Installed at a different EuroHPC site in CINECA, Italy. It is an Atos BullSequana XH2000 system with Xeon Platinum 8358 32C 2.6GHz as main processors, NVIDIA A100 SXM4 40 GB as accelerators, and Quad-rail NVIDIA HDR100 Infiniband as interconnect. It achieved a Linpack performance of 238.7 Pflop/s.
An IBM-built system at the Oak Ridge National Laboratory (ORNL) in Tennessee, USA, is again listed at the No. 5 spot worldwide with a performance of 148.8 Pflop/s on the HPL benchmark, which is used to rank the TOP500 list. Summit has 4,356 nodes, each one housing two POWER9 CPUs with 22 cores each and six NVIDIA Tesla V100 GPUs each with 80 streaming multiprocessors (SM). The nodes are linked together with a Mellanox dual-rail EDR InfiniBand network.

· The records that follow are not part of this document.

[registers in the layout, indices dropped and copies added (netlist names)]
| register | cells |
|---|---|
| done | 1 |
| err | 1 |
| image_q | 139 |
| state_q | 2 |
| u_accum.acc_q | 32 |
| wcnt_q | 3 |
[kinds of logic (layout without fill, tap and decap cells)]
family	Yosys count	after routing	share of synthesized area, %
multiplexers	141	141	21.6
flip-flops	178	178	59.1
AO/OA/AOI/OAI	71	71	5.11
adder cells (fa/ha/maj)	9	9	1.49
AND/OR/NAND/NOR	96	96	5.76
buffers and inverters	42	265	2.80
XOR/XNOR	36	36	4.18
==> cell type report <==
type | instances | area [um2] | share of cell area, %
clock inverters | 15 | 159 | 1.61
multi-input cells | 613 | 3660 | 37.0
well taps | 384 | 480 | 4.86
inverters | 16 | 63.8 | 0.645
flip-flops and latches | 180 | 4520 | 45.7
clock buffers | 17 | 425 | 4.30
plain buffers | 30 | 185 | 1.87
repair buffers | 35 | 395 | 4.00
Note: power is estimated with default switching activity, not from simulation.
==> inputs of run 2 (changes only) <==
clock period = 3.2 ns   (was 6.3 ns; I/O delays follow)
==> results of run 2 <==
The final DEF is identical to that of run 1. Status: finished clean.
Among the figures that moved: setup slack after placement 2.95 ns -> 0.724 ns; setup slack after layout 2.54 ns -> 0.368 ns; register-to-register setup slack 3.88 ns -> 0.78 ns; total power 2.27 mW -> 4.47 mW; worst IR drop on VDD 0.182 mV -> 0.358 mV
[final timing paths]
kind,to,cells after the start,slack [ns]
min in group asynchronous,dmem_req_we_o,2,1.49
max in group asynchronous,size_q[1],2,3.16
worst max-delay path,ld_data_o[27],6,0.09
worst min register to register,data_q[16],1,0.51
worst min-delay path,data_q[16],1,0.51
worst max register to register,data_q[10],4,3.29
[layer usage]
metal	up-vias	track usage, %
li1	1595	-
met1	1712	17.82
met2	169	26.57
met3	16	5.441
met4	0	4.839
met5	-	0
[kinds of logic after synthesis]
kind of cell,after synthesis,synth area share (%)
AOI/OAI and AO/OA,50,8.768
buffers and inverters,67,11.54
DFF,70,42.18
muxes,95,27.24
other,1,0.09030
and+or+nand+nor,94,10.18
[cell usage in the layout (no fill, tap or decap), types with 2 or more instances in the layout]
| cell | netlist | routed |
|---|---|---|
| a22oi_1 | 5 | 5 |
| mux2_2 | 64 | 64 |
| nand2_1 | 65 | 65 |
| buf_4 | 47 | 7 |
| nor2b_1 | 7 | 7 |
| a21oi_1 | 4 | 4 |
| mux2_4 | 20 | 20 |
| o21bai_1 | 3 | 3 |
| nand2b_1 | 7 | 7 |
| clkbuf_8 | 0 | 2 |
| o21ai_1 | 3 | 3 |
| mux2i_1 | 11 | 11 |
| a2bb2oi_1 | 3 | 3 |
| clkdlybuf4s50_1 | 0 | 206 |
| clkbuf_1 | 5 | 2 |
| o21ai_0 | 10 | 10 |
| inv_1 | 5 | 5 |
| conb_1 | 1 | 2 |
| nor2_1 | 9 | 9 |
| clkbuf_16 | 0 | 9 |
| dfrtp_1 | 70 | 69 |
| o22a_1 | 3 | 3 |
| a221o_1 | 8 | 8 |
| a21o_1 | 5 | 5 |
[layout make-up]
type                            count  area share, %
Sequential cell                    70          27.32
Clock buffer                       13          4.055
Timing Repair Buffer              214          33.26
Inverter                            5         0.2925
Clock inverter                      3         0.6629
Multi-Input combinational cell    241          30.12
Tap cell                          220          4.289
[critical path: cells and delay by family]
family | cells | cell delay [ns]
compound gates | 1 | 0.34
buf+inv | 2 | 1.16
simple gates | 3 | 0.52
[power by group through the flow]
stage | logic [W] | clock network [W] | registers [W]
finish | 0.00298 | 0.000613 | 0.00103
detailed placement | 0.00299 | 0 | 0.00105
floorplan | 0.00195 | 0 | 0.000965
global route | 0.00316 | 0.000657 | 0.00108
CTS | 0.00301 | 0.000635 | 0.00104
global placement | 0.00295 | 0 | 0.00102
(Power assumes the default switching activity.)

A system at the Lawrence Livermore National Laboratory, CA, USA is at No. 6. Its architecture is very similar to the #5 system’s Summit. It is built with 4,320 nodes with two POWER9 CPUs and four NVIDIA Tesla V100 GPUs. Sierra achieved 94.6 Pflop/s.
7. Sunway TaihuLight
A system developed by China’s National Research Center of Parallel Computer Engineering & Technology (NRCPC) and installed at the National Supercomputing Center in Wuxi, which is in China’s Jiangsu province is listed at the No. 7 position with 93 Pflop/s.

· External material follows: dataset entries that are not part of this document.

File: src/rtl/memory_arbiter.sv
// rtl/memory_arbiter.sv - single-port RAM arbiter between fetch and data ports
// Data wins ties; a saturating streak counter forces a fetch grant after DATA_STREAK_MAX data grants.
module memory_arbiter
    import cpu_types_pkg::*;
#(
    parameter int DATA_STREAK_MAX = 4
) (
    input  logic        CLK,
    input  logic        RST,
    input  logic        iREN,
    input  word_t       iaddr,
    output logic        ihit,
    output word_t       iload,
    input  logic        dREN,
    input  logic        dWEN,
    input  word_t       daddr,
    input  word_t       dstore,
    output logic        dhit,
    output word_t       dload,
    output logic        ramREN,
    output logic        ramWEN,
    output word_t       ramaddr,
    output word_t       ramstore,
    input  word_t       ramload,
    input  logic [1:0]  ramstate,
    output logic        bus_err
);

    localparam logic [3:0] STREAK_MAX = 4'(DATA_STREAK_MAX);

    arb_state_t state, next_state;
    logic [3:0] streak;
    ramstate_t  ram_st;
    logic       data_req;

    assign ram_st   = ramstate_t'(ramstate);
    assign data_req = dREN | dWEN;
    assign iload    = ramload;
    assign dload    = ramload;

    always_ff @(posedge CLK) begin
        if (RST) begin
            state  <= IDLE;
            streak <= 4'd0;
        end else begin
            state <= next_state;
            if (state == IDLE && next_state == SERV_D) begin
                if (!iREN)
                    streak <= 4'd0;
                else if (streak != STREAK_MAX)
                    streak <= streak + 4'd1;
            end else if (state == IDLE && next_state == SERV_I) begin
                streak <= 4'd0;
            end
        end
    end

    // A request dropped while being served aborts: strobes fall at once, no hit.
    always_comb begin
        next_state = state;
        ihit       = 1'b0;
        dhit       = 1'b0;
        bus_err    = 1'b0;
        ramREN     = 1'b0;
        ramWEN     = 1'b0;
        ramaddr    = '0;
        ramstore   = '0;
        case (state)
            IDLE: begin
                if (data_req && (!iREN || streak < STREAK_MAX))
                    next_state = SERV_D;
                else if (iREN)
                    next_state = SERV_I;
            end
            SERV_I: begin
                if (!iREN) begin
                    next_state = IDLE;
                end else begin
                    ramREN  = 1'b1;
                    ramaddr = iaddr;
                    if (ram_st == ACCESS) begin
                        ihit       = 1'b1;
                        next_state = IDLE;
                    end else if (ram_st == ERROR) begin
                        bus_err    = 1'b1;
                        next_state = IDLE;
                    end
                end
            end
            SERV_D: begin
                if (!data_req) begin
                    next_state = IDLE;
                end else begin
                    ramWEN   = dWEN;
                    ramREN   = dREN & ~dWEN;
                    ramaddr  = daddr;
                    ramstore = dstore;
                    if (ram_st == ACCESS) begin
                        dhit       = 1'b1;
                        next_state = IDLE;
                    end else if (ram_st == ERROR) begin
                        bus_err    = 1'b1;
                        next_state = IDLE;
                    end
                end
            end
            default: next_state = IDLE;
        endcase
    end

endmodule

Based on the HPE Cray “Shasta” platform and a heterogeneous system with AMD EPYC-based nodes and 1,536 NVIDIA A100 accelerated nodes. Perlmutter achieved 64.6 Pflop/s
An NVIDIA DGX A100 SuperPOD installed inhouse at NVIDIA in the USA. The system is based on AMD EPYC processor with NVIDIA A100 for acceleration and a Mellanox HDR InfiniBand as network and achieved 63.4 Pflop/s.
10. Tianhe-2A (Milky Way-2A)
A system developed by China’s National University of Defense Technology (NUDT) and deployed at the National Supercomputer Center in Guangzhou, China is now listed as the No. 10 system with 61.4 Pflop/s.